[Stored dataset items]
☆ ☆ ☆ ☆ ☆

--- config.mk ---
export PLATFORM = sky130hd
export DESIGN_NAME = scan_chain_target_flat
export DESIGN_NICKNAME = d
export VERILOG_FILES = /design/src/rtl/scan_pkg.sv /design/src/rtl/scan_chain_target_if.sv /design/src/rtl/scan_shadow_reg.sv /design/src/rtl/scan_chain_target.sv /design/src/flat_wrapper.sv
export SDC_FILE = /design/constraint.sdc
export NUM_CORES = 1
export LEC_CHECK = 0
export ABC_AREA = 1
export BUFFER_PORTS_ARGS = -buffer_cell sky130_fd_sc_hd__buf_2
export CORE_MARGIN = 5
export CORE_UTILIZATION = 50
export DETAILED_ROUTE_END_ITERATION = 10
export GPL_TIMING_DRIVEN = 1
export PLACE_DENSITY = 0.81
export SETUP_SLACK_MARGIN = 0.1
export SYNTH_ARGS = -nofsm -noshare
export SYNTH_HDL_FRONTEND = slang
export SYNTH_SLANG_ARGS = --single-unit
--- constraint.sdc ---
create_clock -name aclk -period 9.09 [get_ports aclk]
set_input_delay 1.818 -clock aclk [delete_from_list [all_inputs] [get_ports aclk]]
set_output_delay 1.818 -clock aclk [all_outputs]
set_load 0.005 [all_outputs]
--- src/rtl/scan_pkg.sv ---
// Shared definitions for the scan chain target.
//   scan_state_e : FSM state encoding (IDLE / SHIFT / UPDATE)
//   scan_cnt_w   : width of the shifted-bit counter for a given chain length
//   parity_of    : even-parity helper over a zero-extended vector
// Optional build macro SCAN_PARITY_EN adds one parity bit to the chain, so the
// counter must also hold CHAIN_LEN+1 plus a saturation value.
package scan_pkg;

  typedef enum logic [1:0] {
    ST_IDLE   = 2'd0,
    ST_SHIFT  = 2'd1,
    ST_UPDATE = 2'd2
  } scan_state_e;

  localparam int PAR_W = 4097;

  function automatic int scan_cnt_w(input int chain_len);
`ifdef SCAN_PARITY_EN
    return $clog2(chain_len + 3);
`else
    return $clog2(chain_len + 2);
`endif
  endfunction

  function automatic logic parity_of(input logic [PAR_W-1:0] v);
    return ^v;
  endfunction

endpackage

--- src/rtl/scan_chain_target_if.sv ---
// Serial scan link between the scan controller (master) and a target (slave).
//   scan_enable    : session active (level), driven by controller
//   scan_ck_enable : one-cycle shift strobe, driven by controller
//   scan_input     : serial data controller -> target
//   scan_output    : serial data target -> controller
interface scan_chain_target_if;
  logic scan_enable;
  logic scan_ck_enable;
  logic scan_input;
  logic scan_output;

  modport master (
    output scan_enable, scan_ck_enable, scan_input,
    input  scan_output
  );

  modport slave (
    input  scan_enable, scan_ck_enable, scan_input,
    output scan_output
  );
endinterface

--- src/rtl/scan_shadow_reg.sv ---
// Parallel-load / serial-shift shadow register.
//   aclk, aresetn : clock, asynchronous active-high reset (clears to 0)
//   load          : capture load_data (has priority over shift)
//   shift         : shift right by one, serial_in entering at the MSB
//   serial_out    : bit 0 of the register
//   par_out       : full register contents
module scan_shadow_reg #(
  parameter int WIDTH = 8
) (
  input  logic             aclk,
  input  logic             aresetn,
  input  logic             load,
  input  logic             shift,
  input  logic             serial_in,
  input  logic [WIDTH-1:0] load_data,
  output logic             serial_out,
  output logic [WIDTH-1:0] par_out
);

  always_ff @(posedge aclk or posedge aresetn) begin
    if (aresetn) begin
      par_out <= '0;
    end else if (load) begin
      par_out <= load_data;
    end else if (shift) begin
      // written as a shifted concatenation so WIDTH=1 needs no special case
      par_out <= WIDTH'({serial_in, par_out} >> 1);
    end
  end

  assign serial_out = par_out[0];

endmodule

--- src/rtl/scan_chain_target.sv ---
// Responder end of the scan chain: captures func_state_in into a shadow
// register, shifts it out LSB-first while shifting new data in, and on a
// correctly sized session writes the received image to func_state_out with a
// one-cycle func_load pulse.
//   aclk, aresetn    : clock, asynchronous active-high reset
//   scan             : scan link (slave modport)
//   func_state_in    : live functional state to capture
//   func_state_out   : restored state image (registered)
//   func_load        : one-cycle load pulse for the functional block
//   func_hold        : freeze functional logic while a session is active
//   bit_count        : strobes seen this session (saturating, held in IDLE)
//   len_err          : sticky, last session length was wrong
//   parity_err       : (SCAN_PARITY_EN only) sticky, received parity wrong
//   busy             : FSM not idle
// Build macro SCAN_PARITY_EN appends an even-parity bit above the MSB.
//
// state     | meaning
// ----------+----------------------------------------------------------
// ST_IDLE   | waiting for scan_enable; strobes ignored
// ST_SHIFT  | session active, shifting on each strobe, functional hold
// ST_UPDATE | one cycle: func_load pulse after a valid session
module scan_chain_target
  import scan_pkg::*;
#(
  parameter int CHAIN_LEN = 64,
  parameter int CNT_W     = scan_cnt_w(CHAIN_LEN)
) (
  input  logic                 aclk,
  input  logic                 aresetn,
  scan_chain_target_if.slave   scan,
  input  logic [CHAIN_LEN-1:0] func_state_in,
  output logic [CHAIN_LEN-1:0] func_state_out,
  output logic                 func_load,
  output logic                 func_hold,
  output logic [CNT_W-1:0]     bit_count,
  output logic                 len_err,
`ifdef SCAN_PARITY_EN
  output logic                 parity_err,
`endif
  output logic                 busy
);

`ifdef SCAN_PARITY_EN
  localparam int SH_W = CHAIN_LEN + 1;
`else
  localparam int SH_W = CHAIN_LEN;
`endif

  localparam logic [CNT_W-1:0] CNT_MAX = '1;
  localparam logic [CNT_W-1:0] EXP_LEN = CNT_W'(SH_W);

  scan_state_e state, state_nx;

  logic            capture;
  logic            shift;
  logic            session_end;
  logic            len_ok;
  logic            img_ok;
  logic            accept;
  logic [SH_W-1:0] cap_data;
  logic [SH_W-1:0] shadow_q;
  logic [SH_W-1:0] shadow_nx;
  logic [CNT_W-1:0] cnt_nx;

`ifdef SCAN_PARITY_EN
  assign cap_data = {parity_of(PAR_W'(func_state_in)), func_state_in};
  // data plus its even-parity bit must XOR to zero
  assign img_ok   = ~parity_of(PAR_W'(shadow_nx));
`else
  assign cap_data = func_state_in;
  assign img_ok   = 1'b1;
`endif

  assign capture     = (state == ST_IDLE) && scan.scan_enable;
  assign shift       = (state == ST_SHIFT) && scan.scan_ck_enable;
  assign session_end = (state == ST_SHIFT) && !scan.scan_enable;

  // A strobe coinciding with scan_enable falling is counted and shifted
  // before the length check, so both use the post-shift view.
  assign cnt_nx    = (shift && (bit_count != CNT_MAX)) ? bit_count + 1'b1 : bit_count;
  assign shadow_nx = shift ? SH_W'({scan.scan_input, shadow_q} >> 1) : shadow_q;
  assign len_ok    = (cnt_nx == EXP_LEN);
  assign accept    = len_ok && img_ok;

  scan_shadow_reg #(.WIDTH(SH_W)) u_shadow (
    .aclk      (aclk),
    .aresetn   (aresetn),
    .load      (capture),
    .shift     (shift),
    .serial_in (scan.scan_input),
    .load_data (cap_data),
    .serial_out(scan.scan_output),
    .par_out   (shadow_q)
  );

  always_ff @(posedge aclk or posedge aresetn) begin
    if (aresetn) state <= ST_IDLE;
    else         state <= state_nx;
  end

  always_comb begin
    state_nx = state;
    case (state)
      ST_IDLE:   if (scan.scan_enable) state_nx = ST_SHIFT;
      ST_SHIFT:  if (!scan.scan_enable) state_nx = accept ? ST_UPDATE : ST_IDLE;
      ST_UPDATE: state_nx = ST_IDLE;
      default:   state_nx = ST_IDLE;
    endcase
  end

  always_ff @(posedge aclk or posedge aresetn) begin
    if (aresetn) begin
      bit_count      <= '0;
      len_err        <= 1'b0;
      func_state_out <= '0;
`ifdef SCAN_PARITY_EN
      parity_err     <= 1'b0;
`endif
    end else begin
      bit_count <= capture ? '0 : cnt_nx;
      if (session_end) begin
        len_err <= !len_ok;
`ifdef SCAN_PARITY_EN
        if (len_ok) parity_err <= !img_ok;
`endif
        if (accept) func_state_out <= shadow_nx[CHAIN_LEN-1:0];
      end
    end
  end

  assign func_load = (state == ST_UPDATE);
  assign func_hold = (state != ST_IDLE);
  assign busy      = (state != ST_IDLE);

endmodule

--- src/flat_wrapper.sv ---
// flat-port wrapper written by rule: the top's interface ports become plain ports
module scan_chain_target_flat import scan_pkg::*;
#(
  parameter int CHAIN_LEN = 64,
  parameter int CNT_W     = scan_cnt_w(CHAIN_LEN)
)
  (aclk, aresetn, func_state_in, func_state_out, func_load, func_hold, bit_count, len_err, busy, scan_scan_enable, scan_scan_ck_enable, scan_scan_input, scan_scan_output);
  scan_chain_target_if scan_i ();
  input  logic aclk;
  input  logic aresetn;
  input  logic [CHAIN_LEN-1:0] func_state_in;
  output logic [CHAIN_LEN-1:0] func_state_out;
  output logic func_load;
  output logic func_hold;
  output logic [CNT_W-1:0] bit_count;
  output logic len_err;
  output logic busy;
  input wire logic [$bits(scan_i.scan_enable)-1:0] scan_scan_enable;
  input wire logic [$bits(scan_i.scan_ck_enable)-1:0] scan_scan_ck_enable;
  input wire logic [$bits(scan_i.scan_input)-1:0] scan_scan_input;
  output wire logic [$bits(scan_i.scan_output)-1:0] scan_scan_output;
  assign scan_i.scan_enable = scan_scan_enable;
  assign scan_i.scan_ck_enable = scan_scan_ck_enable;
  assign scan_i.scan_input = scan_scan_input;
  assign scan_scan_output = scan_i.scan_output;
  scan_chain_target #(.CHAIN_LEN(CHAIN_LEN), .CNT_W(CNT_W)) u_core (.aclk(aclk), .aresetn(aresetn), .scan(scan_i), .func_state_in(func_state_in), .func_state_out(func_state_out), .func_load(func_load), .func_hold(func_hold), .bit_count(bit_count), .len_err(len_err), .busy(busy));
endmodule
# Word level (Yosys, flattened, before mapping)
# Index checks and enable logic that the tools add are counted.
# totals
register_bits,138
inputBits,69
out_inout_bits,76
elab_cells,30
# classes
add_sub_neg,1
n_eq_ne,6
muxes,8
reduce_logical,10
# ops
operator,n
two-way mux 64 bit,2
two-way mux 7 bit,2
adder 7 x 1 -> 7 bit (second input constant),1
== test 7 bit (second input constant),1
!= test 7 bit (second input constant),1
two-way mux 2 bit,3
logical AND 1 bit,4
!= test 2 bit (second input constant),2
case mux 2 bit (2 select lines),1
AND reduction 2 bit,2
== test 2 x 1 -> 1 bit (second input constant),1
== test 2 bit (second input constant),1
zero test 1 bit,2
zero test 2 bit,1
nonzero test 2 bit,1

# Logic depth before layout (Yosys ltp)
# Gate-level depths: netlist (run 1).
# depth
ltp_word,8
mapped_depth,14
ltp_nobuf,12

# Modules after synthesis
# Synthesis (run 1) repeated with hierarchy kept, for this count alone.
# hier_totals
cells_unflattened,918
area_unflattened_um2,6936.7
# modules_own_cells
module,n_inst,cells_each,area_each_um2,seq_area_each_um2
scan_chain_target,1,568,3977.6,1851.8
scan_shadow_reg,1,350,2959.1,1601.5

# Worst setup path before layout (run 1)
# No wires, ideal clock.
# synth_path
path_type,input to register
start,input port scan_scan_ck_enable
end,register u_core.func_state_out[47]
setup_ns,0.117
arrival_ns,2.862
required_ns,8.973
setup_slack_ns,6.111
path_stages,11
n_path_buf,2
cell_sequence,nand3_1 > inv_2 > nand3_1 > nand2_2 > nand2_1 > nor2_2 > nand3_1 > buf_4 > buf_6 > nand2_1 > nand2_1
# synth_between
elab_chain_len,5
word_cells_on_any_way,6
cone_classes,eq/ne: 1; mux: 2; reduce/logical: 3
# synth_rtl
item,line,source
"start, declared",flat_wrapper.sv:19,input wire logic [$bits(scan_i.scan_ck_enable)-1:0] scan_scan_ck_enable;
logical AND 1 bit (*),scan_chain_target.sv:75,assign shift = (state == ST_SHIFT) && scan.scan_ck_enable;
logical AND 1 bit,scan_chain_target.sv:80,assign cnt_nx = (shift && (bit_count != CNT_MAX)) ? bit_count + 1'b1 : bit_count;
two-way mux 7 bit,scan_chain_target.sv:80,
== test 7 bit,scan_chain_target.sv:82,assign len_ok = (cnt_nx == EXP_LEN);
AND reduction 2 bit (no line),n/a,
"end signal, assigned",scan_chain_target.sv:126,if (accept) func_state_out <= shadow_nx[CHAIN_LEN-1:0];
"end, declared",scan_chain_target.sv:32,"output logic [CHAIN_LEN-1:0] func_state_out,"
# Every way passes the cells marked *; elsewhere a longest branch is shown, timed or not.
# A chain may end at the register's enable or synchronous reset.

# Final worst setup path (run 1)
# layout_path
start,input port scan_scan_ck_enable
end,register u_core.func_state_out[28]
# Same word-level chain as after synthesis.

☆ ☆ ☆ ☆ ☆

[Work item] Give back, word for word, only the lines above from the line holding "package scan_pkg;" to the line holding "(level), driven by controller", both included.

[Output of the exercise]
package scan_pkg;

  typedef enum logic [1:0] {
    ST_IDLE   = 2'd0,
    ST_SHIFT  = 2'd1,
    ST_UPDATE = 2'd2
  } scan_state_e;

  localparam int PAR_W = 4097;

  function automatic int scan_cnt_w(input int chain_len);
`ifdef SCAN_PARITY_EN
    return $clog2(chain_len + 3);
`else
    return $clog2(chain_len + 2);
`endif
  endfunction

  function automatic logic parity_of(input logic [PAR_W-1:0] v);
    return ^v;
  endfunction

endpackage

--- src/rtl/scan_chain_target_if.sv ---
// Serial scan link between the scan controller (master) and a target (slave).
//   scan_enable    : session active (level), driven by controller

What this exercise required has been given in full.